“Había un hombre rico, que se vestía de púrpura y de lino fino, y hacía cada día banquete con esplendidez. Había también un mendigo llamado Lázaro, que estaba echado a la puerta de aquél, lleno de llagas, y ansiaba saciarse de las migajas que caían de la mesa del rico” (Lucas 16:19, 20).
Lectura: Lucas 16:22-25.
¡Cuántas veces hemos leído esta historia y condenado a este hombre rico que no daba nada de comer al pobre Lázaro que mendigaba a su puerta! La historia nos dice que el hombre rico tenía un “banquete con esplendidez” cada día. No sabemos si invitaba a sus amigos al banquete, o si disfrutaba solo de esta opulencia. El único detalle que tenemos es que Lázaro “ansiaba saciarse de las migajas” que caían de su mesa, pero no le caía esa breva. Pasaba mucha hambre porque el hombre rico no le daba nada de comer. Este pobre se estaba muriendo de hambre al lado de una mesa de banquete sin probar nada. ¡Lo que pasaba era que Lázaro daba asco con sus llagas abiertas supurando y los perros lamiéndoselas! ¿Cómo iba este hombre rico a salir de su pulcra y esterilizada casa para mezclarse con la inmundicia que yacía a su puerta? Aquello era otro mundo. Él no tenía nada en común con este miserable. No iba a contaminarse con él. Además, las riquezas eran suyas y él tenía el derecho de disfrutar de ellas como quisiese. ¿Qué culpa tenía él de que este hombre estuviera enfermo? ¡Que se buscase un médico! Incordiaba bastante tirado allí a su puerta. Ya podía estar contento de que no llamase a la policía para quitarlo de en medio.

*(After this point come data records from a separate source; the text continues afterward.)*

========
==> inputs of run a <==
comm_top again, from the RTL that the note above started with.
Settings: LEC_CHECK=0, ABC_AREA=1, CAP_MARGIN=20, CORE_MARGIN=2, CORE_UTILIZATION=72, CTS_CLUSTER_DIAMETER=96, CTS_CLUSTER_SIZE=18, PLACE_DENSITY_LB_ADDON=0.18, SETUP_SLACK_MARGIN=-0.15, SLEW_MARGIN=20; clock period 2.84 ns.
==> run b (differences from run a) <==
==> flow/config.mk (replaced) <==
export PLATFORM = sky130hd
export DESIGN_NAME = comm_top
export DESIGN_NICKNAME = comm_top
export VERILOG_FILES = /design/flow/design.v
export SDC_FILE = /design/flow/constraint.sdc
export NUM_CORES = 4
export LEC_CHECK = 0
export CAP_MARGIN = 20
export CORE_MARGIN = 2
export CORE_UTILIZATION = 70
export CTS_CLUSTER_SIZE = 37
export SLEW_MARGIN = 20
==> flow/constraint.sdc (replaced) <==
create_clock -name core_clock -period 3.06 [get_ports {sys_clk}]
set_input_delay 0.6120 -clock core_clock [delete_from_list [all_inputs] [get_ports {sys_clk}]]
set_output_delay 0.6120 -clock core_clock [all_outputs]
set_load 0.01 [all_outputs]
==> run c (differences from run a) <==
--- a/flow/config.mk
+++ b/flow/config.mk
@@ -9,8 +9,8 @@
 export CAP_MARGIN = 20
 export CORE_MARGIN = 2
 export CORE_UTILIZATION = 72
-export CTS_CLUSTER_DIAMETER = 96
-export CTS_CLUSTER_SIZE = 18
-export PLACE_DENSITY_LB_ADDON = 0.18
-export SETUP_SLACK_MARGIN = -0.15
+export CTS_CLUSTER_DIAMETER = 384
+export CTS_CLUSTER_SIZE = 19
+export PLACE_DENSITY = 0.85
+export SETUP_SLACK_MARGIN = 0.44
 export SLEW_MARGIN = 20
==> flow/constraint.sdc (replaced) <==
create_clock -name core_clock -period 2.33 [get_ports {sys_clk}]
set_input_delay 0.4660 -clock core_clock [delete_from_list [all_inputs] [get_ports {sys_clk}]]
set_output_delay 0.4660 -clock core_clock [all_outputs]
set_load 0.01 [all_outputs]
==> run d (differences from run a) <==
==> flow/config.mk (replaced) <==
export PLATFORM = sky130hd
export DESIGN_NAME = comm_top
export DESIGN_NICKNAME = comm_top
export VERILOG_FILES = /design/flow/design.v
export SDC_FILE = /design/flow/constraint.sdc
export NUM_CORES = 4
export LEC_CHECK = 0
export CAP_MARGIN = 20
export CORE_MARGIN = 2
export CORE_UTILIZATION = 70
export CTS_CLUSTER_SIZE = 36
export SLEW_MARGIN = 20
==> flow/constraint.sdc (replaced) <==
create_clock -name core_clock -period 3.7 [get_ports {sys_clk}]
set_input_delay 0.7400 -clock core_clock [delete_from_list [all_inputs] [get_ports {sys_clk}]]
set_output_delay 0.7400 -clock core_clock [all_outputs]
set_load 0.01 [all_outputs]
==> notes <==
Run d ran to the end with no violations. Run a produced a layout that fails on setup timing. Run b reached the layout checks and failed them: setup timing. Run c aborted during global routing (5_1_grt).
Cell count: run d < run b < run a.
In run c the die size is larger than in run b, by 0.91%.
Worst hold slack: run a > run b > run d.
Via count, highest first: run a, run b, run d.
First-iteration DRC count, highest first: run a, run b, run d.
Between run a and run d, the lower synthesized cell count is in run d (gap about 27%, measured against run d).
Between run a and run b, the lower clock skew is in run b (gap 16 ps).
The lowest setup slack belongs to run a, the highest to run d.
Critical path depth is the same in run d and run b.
==> flow/design.v <==
module uart_tx #(
    parameter BAUD_DIV = 434
) (
    input logic clk,
    input logic rst_n,
    input logic tx_start,
    input logic [7:0] data_in,
    output logic tx_busy,
    output logic tx
);
    logic [9:0] tx_shift;   
    logic [3:0] bit_count;
    logic [11:0] baud_counter;
    logic tx_active;
    always_ff @(posedge clk or negedge rst_n) begin
        if (!rst_n) begin
            tx_active <= 0;
            baud_counter <= 0;
            tx_busy <= 0;
            tx <= 1;   
        end else begin
            if (tx_start && !tx_active) begin
                tx_active <= 1;
                tx_shift <= {1'b1, data_in, 1'b0};   
                baud_counter <= BAUD_DIV;
                bit_count <= 0;
                tx_busy <= 1;
            end else if (tx_active) begin
                if (baud_counter == 0) begin
                    baud_counter <= BAUD_DIV;
                    tx <= tx_shift[0];   
                    tx_shift <= {1'b1, tx_shift[9:1]};   
                    bit_count <= bit_count + 1;
                    if (bit_count == 9) begin   
                        tx_active <= 0;
                        tx_busy <= 0;
                    end
                end else begin
                    baud_counter <= baud_counter - 1;
                end
            end
        end
    end
endmodule
module uart_rx #(
    parameter BAUD_DIV = 434   
) (
    input logic clk,
    input logic rst_n,
    input logic rx,
    output logic [7:0] data_out,
    output logic data_valid,
	 	output logic [7:0] leds
);
    logic [11:0] baud_counter;
    logic [3:0] bit_count;
    logic [7:0] rx_shift;
    logic rx_active;
    always_ff @(posedge clk or negedge rst_n) begin
        if (!rst_n) begin
            baud_counter <= 0;
            bit_count <= 0;
            rx_active <= 0;
            data_valid <= 0;
            rx_shift <= 8'b0;   
        end else begin
            if (!rx_active && !rx) begin
                rx_active <= 1;
                baud_counter <= BAUD_DIV / 2;
                bit_count <= 0;
                rx_shift <= 8'b0;   
            end else if (rx_active) begin
                if (baud_counter == 0) begin
                    baud_counter <= BAUD_DIV;
                    if (bit_count < 9) begin
                        rx_shift <= {rx, rx_shift[7:1]};   
                        bit_count <= bit_count + 1;
                    end else begin
                        rx_active <= 0;
                        data_out <= rx_shift;  
								leds <= rx_shift;
                        data_valid <= 1;
                    end
                end else begin
                    baud_counter <= baud_counter - 1;
                end
            end else begin
                data_valid <= 0;
            end
        end
    end
endmodule
module uart_edge_detection (
    input logic clk,           
    input logic rst_n,         
    input logic uart_rx,       
    output logic uart_tx,      
    output logic led_rx,       
    output logic led_tx,       
    output logic data_ready    
);
    parameter CLOCK_FREQ = 50000000;    
    parameter BAUD_RATE  = 115200;
    parameter BAUD_DIV   = CLOCK_FREQ / BAUD_RATE;
    parameter THRESHOLD  = 4;           
    logic [7:0] rx_data;
    logic rx_done;
    logic [7:0] processed_data;
    logic tx_start;
    logic tx_busy;
    logic [7:0] image_data [0:63];     
    logic [7:0] conv_result [0:35];    
    logic [5:0] rx_counter;            
    logic [5:0] tx_counter;            
    typedef enum logic [1:0] {IDLE, RECEIVE, PROCESS, SEND} state_t;
    state_t state, next_state;
    uart_rx #(
        .BAUD_DIV(BAUD_DIV)
    ) uart_receiver (
        .clk(clk),
        .rst_n(rst_n),
        .rx(uart_rx),
        .data_out(rx_data),
        .data_valid(rx_done)
    );
    uart_tx #(
        .BAUD_DIV(BAUD_DIV)
    ) uart_transmitter (
        .clk(clk),
        .rst_n(rst_n),
        .tx_start(tx_start),
        .data_in(processed_data),
        .tx_busy(tx_busy),
        .tx(uart_tx)
    );
    always_ff @(posedge clk or negedge rst_n) begin
        if (!rst_n)
            state <= IDLE;
        else
            state <= next_state;
    end
    always_comb begin
        case (state)
            IDLE:      next_state = (rx_done) ? RECEIVE : IDLE;
            RECEIVE:   next_state = (rx_counter == 6'd63 && rx_done) ? PROCESS : RECEIVE;
            PROCESS:   next_state = SEND;
            SEND:      next_state = (tx_counter == 6'd36 && !tx_busy) ? IDLE : SEND;
            default:   next_state = IDLE;
        endcase
    end
    always_ff @(posedge clk or negedge rst_n) begin
        if (!rst_n) begin
            rx_counter <= 6'd0;
        end else if ((state == IDLE || state == RECEIVE) && rx_done) begin
            image_data[rx_counter] <= rx_data;
            rx_counter <= rx_counter + 1;
        end else if (state == IDLE) begin
            rx_counter <= 6'd0;
        end
    end
    integer i, j, k, l;
    reg [3:0] sum;
    always_ff @(posedge clk or negedge rst_n) begin
        if (!rst_n) begin
            for (i = 0; i < 36; i = i + 1)
                conv_result[i] <= 8'd0;
        end else if (state == PROCESS) begin
            for (i = 0; i < 6; i = i + 1) begin
                for (j = 0; j < 6; j = j + 1) begin
                    sum = 0;
                    for (k = 0; k < 3; k = k + 1) begin
                        for (l = 0; l < 3; l = l + 1) begin
                            sum = sum + image_data[(i + k) * 8 + (j + l)][0];
                        end
                    end
                    conv_result[i * 6 + j] <= (sum >= THRESHOLD) ? 8'b1 : 8'b0;
                end
            end
        end
    end
    always_ff @(posedge clk or negedge rst_n) begin
        if (!rst_n) begin
            tx_counter <= 6'd0;
            tx_start <= 1'b0;
            processed_data <= 8'd0;
        end else if (state == SEND) begin
            if (!tx_busy && !tx_start) begin
                tx_start <= 1'b1;
                processed_data <= conv_result[tx_counter];
                tx_counter <= tx_counter + 1;
            end else if (tx_start && tx_busy) begin
                tx_start <= 1'b0;
            end
        end else begin
            tx_counter <= 6'd0;
            tx_start <= 1'b0;
        end
    end
    always_ff @(posedge clk or negedge rst_n) begin
        if (!rst_n) begin
            led_rx <= 1'b0;
            led_tx <= 1'b0;
            data_ready <= 1'b0;
        end else begin
            led_rx <= (state == RECEIVE) ? rx_done : 1'b0;
            led_tx <= (state == SEND) ? ~tx_busy : 1'b0;
            data_ready <= (state == SEND);  
        end
    end
endmodule
==> flow/config.mk <==
export PLATFORM = sky130hd
export DESIGN_NAME = uart_edge_detection
export DESIGN_NICKNAME = uart_edge_detection
export VERILOG_FILES = /design/flow/design.v
export SDC_FILE = /design/flow/constraint.sdc
export NUM_CORES = 4
export LEC_CHECK = 0
export CAP_MARGIN = 35
export CELL_PAD_IN_SITES_DETAIL_PLACEMENT = 1
export CELL_PAD_IN_SITES_GLOBAL_PLACEMENT = 0
export CORE_MARGIN = 2
export CORE_UTILIZATION = 21
export CTS_CLUSTER_DIAMETER = 240
export CTS_CLUSTER_SIZE = 97
export HOLD_SLACK_MARGIN = 0.11
export PLACE_DENSITY_LB_ADDON = 0.19
export SLEW_MARGIN = 20
export TNS_END_PERCENT = 15
==> flow/constraint.sdc <==
create_clock -name core_clock -period 3.81 [get_ports {clk}]
set_input_delay 0.7620 -clock core_clock [delete_from_list [all_inputs] [get_ports {clk}]]
set_output_delay 0.7620 -clock core_clock [all_outputs]
set_load 0.01 [all_outputs]
run.sh (not shown) runs the stock make flow with config.mk's settings and CLKGATE_MAP_FILE=.
Change:
- CAP_MARGIN: 35 -> 20
- CELL_PAD_IN_SITES_DETAIL_PLACEMENT: 1 -> unset
- CELL_PAD_IN_SITES_GLOBAL_PLACEMENT: 0 -> unset
- CORE_UTILIZATION: 21 -> 31
- CTS_CLUSTER_DIAMETER: 240 -> unset
- CTS_CLUSTER_SIZE: 97 -> unset
- HOLD_SLACK_MARGIN: 0.11 -> unset
- PLACE_DENSITY_LB_ADDON: 0.19 -> unset
- TNS_END_PERCENT: 15 -> unset
- clock period: 3.81 -> 5.74 ns (I/O delays scaled with it)
Sequential power shrinks by 33%.
Final area drops by about 4%.
Hold slack improves by 0.25 ns.
First-iteration DRC count came out higher by about 22%.
Clock-buffer cell count fell by 2.
Non-clock buffer count falls by 30.
Final cell count came out lower by about 14%.
Via count went down by about 1%.
Area after synthesis is unchanged.
Wire length decreases by about 17%.
Change:
- ABC_AREA: unset -> 1
- CORE_UTILIZATION: 31 -> 72
- CTS_CLUSTER_SIZE: unset -> 71
- PLACE_DENSITY: unset -> 0.38
- SETUP_SLACK_MARGIN: unset -> 0.41
- clock period: 5.74 -> 3.19 ns (I/O delays scaled with it)
Fmax came out higher by 11%.
Critical path depth rises by 1.
Sequential cell count is unchanged.
Synthesized cell count goes up by 7.2%.
Die size goes down by 56%.
Change:
- ABC_AREA: 1 -> unset
- CTS_CLUSTER_DIAMETER: unset -> 377
- CTS_CLUSTER_SIZE: 71 -> 21
- PLACE_DENSITY: 0.38 -> 0.43
Result:
- cell area drops by 0.65%
- final cell count drops by 6.0%
- count of clock-buffer cells in the layout drops by 2
- wire length drops by 5.6%
- flip-flop count is unchanged
- maximum frequency drops by 0.50%
- sequential share of layout area climbs by 0.22 points
- global-route usage drops by 1.0 points
Power figures rest on the tool's default switching activity, not on a simulated workload.
run A:
## CONV
module  CONV(
  input                      clk,
  input                      reset,
  output logic               busy,	
  input                      ready,	
  output logic        [13:0] iaddr,
  input               [7:0]  idata,	
  output logic               ioe,
  output logic               wen_L0,
  output logic               oe_L0,
  output logic        [13:0] addr_L0,
  output logic        [11:0] w_data_L0,
  input               [11:0] r_data_L0,
  output logic               wen_L1,
  output logic               oe_L1,
  output logic        [11:0] addr_L1,
  output logic        [11:0] w_data_L1,
  input               [11:0] r_data_L1,
  output logic               oe_weight,
  output logic        [15:0] addr_weight,
  input  logic signed [7:0]  r_data_weight,
  output logic               wen_L2,
  output logic        [3:0]  addr_L2,
  output logic        [31:0] w_data_L2
  );
For scale: roughly 4000 flip-flops, ~170 I/O pins, ~0.13 mm2 of cells after synthesis.
clock: 7.24 ns
lec_check: 0
cap_margin: 20
core_margin: 2
core_utilization: 50
setup_slack_margin: 2.07
slew_margin: 20
run.sh (not shown) runs the stock make flow with config.mk's settings and CLKGATE_MAP_FILE=.
Run A: done, clean on timing, DRC and antenna
==> lagoon: inputs <==
==> flow/design.v (excerpt) <==
module rv32i_core #(parameter XLEN=32, REG_COUNT=32)(
  input wire clk,
  input wire rst,
  input wire [31:0] instr,
  input wire [31:0] mem_rdata,
  output reg signed [31:0] pc,
  output wire [31:0] mem_addr,
  output wire [31:0] mem_wdata,
  output wire mem_we
);
Settings: LEC_CHECK=0, CAP_MARGIN=20, CORE_MARGIN=2, CORE_UTILIZATION=52, PLACE_DENSITY=0.42, SLEW_MARGIN=20; clock period 5.64 ns.
run.sh (not shown) runs the stock make flow with config.mk's settings and CLKGATE_MAP_FILE=.
==> violet (differences from lagoon) <==
Settings changed: CELL_PAD_IN_SITES_DETAIL_PLACEMENT set to 0, CORE_UTILIZATION 52 to 70, MIN_ROUTING_LAYER set to met1, PLACE_DENSITY 0.42 to unset, SETUP_SLACK_MARGIN set to -0.4, TNS_END_PERCENT set to 85.
==> flow/constraint.sdc (replaced) <==
create_clock -name core_clock -period 5.99 [get_ports {clk}]
set_input_delay 1.1980 -clock core_clock [delete_from_list [all_inputs] [get_ports {clk}]]
set_output_delay 1.1980 -clock core_clock [all_outputs]
set_load 0.01 [all_outputs]
==> indigo (differences from lagoon) <==
Settings changed: CORE_MARGIN 2 to 4, CORE_UTILIZATION 52 to 40, CTS_CLUSTER_SIZE set to 95, PLACE_DENSITY 0.42 to unset.
==> flow/constraint.sdc (replaced) <==
create_clock -name core_clock -period 9.0 [get_ports {clk}]
set_input_delay 1.8000 -clock core_clock [delete_from_list [all_inputs] [get_ports {clk}]]
set_output_delay 1.8000 -clock core_clock [all_outputs]
set_load 0.01 [all_outputs]
==> results <==
metric	violet	lagoon	indigo
Outcome	did not finish	failed layout checks	timing/DRC/antenna clean
Last stage reached	global routing (5_1_grt)	-	-
Layout check failures	-	negative setup slack	-
Starting utilization of the core area	0.7064	0.5221	0.4033
Biggest area consumer among cell classes	-	flip-flops and latches	flip-flops and latches
Clock buffer count	-	149	172
Combinational power share	-	0.329	0.273
Detail Placement HPWL	208600 um	214000 um	201200 um
Log Warnings	-	99	92
Non-clock buffer instance count of the final layout	-	1189	406
Residual DRC count	-	0	0
Classification of the worst-slack hold path	-	reg -> reg	reg -> reg
CTS resizes	46	154	0
Combinational group power	-	9.06 mW	4.54 mW
F_max	-	174.3 MHz	121.2 MHz
Wire length the detailed router placed on met1	-	112900 um	114900 um
Worst max-slew margin expressed relative to the limit	-	0.1960	0.1563
Critical Path Stages	-	28	21
Cells after DPL	7379	8189	8061
Routed length on met2	-	136000 um	135100 um
Placer Congestion	1.152	1.061	1.023
Vertical die dimension	318.9 um	369.4 um	424.6 um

¿Has pensado alguna vez que nuestra iglesia es como el hombre rico y Lázaro es como el barrio que rodea la iglesia? Somos como una isla de abundancia rodeada de un mar de pobreza. Nosotros disfrutamos de banquetes espirituales cada semana mientras el mundo de fuera se está muriendo de hambre. Nunca han probado siquiera el Pan de Vida que nosotros comemos siempre. No saben lo que es estar llenos de la Palabra de Dios, de estar saciados. Somos un restaurante en medio de las masas espiritualmente pobres, pero no las tocamos. No son de nuestra clase. Sabemos la Biblia de memoria y vamos aprendiendo más y más, pero nuestro conocimiento no tiene salida. Somos unos gordos espirituales mientras el barrio que rodea la iglesia está lleno de gente muriéndose de hambre. Pasamos al lado de ellos cada semana para entrar en nuestra casa de banquete sin nunca ofrecerles nada de comer de la comida espiritual con que nos llenamos siempre.
Dios, ¿cómo lo ve? ¿Qué pasó con el hombre rico? ¿Se condenó por errores doctrinales? Igual iba a la sinagoga regularmente. Se supone que era un miembro respetado por la sociedad. Habría sido un judío que conocía bien la Ley de Dios. No se le habría pasado por la cabeza que se iba a condenar por un detalle tan insignificante como no dar de comer a un mendigo. Se ve que sus hermanos también trabajaban bajo las mismas premisas e iban camino al mismo lugar de condenación. Tenía pena por ellos, pero no por la clase baja que pasaba hambre.
El pecado no es saciarnos de la Palabra; es no compartirla con los necesitados que tenemos a nuestra puerta. Como iglesia, ¿cómo podemos remediar esta situación?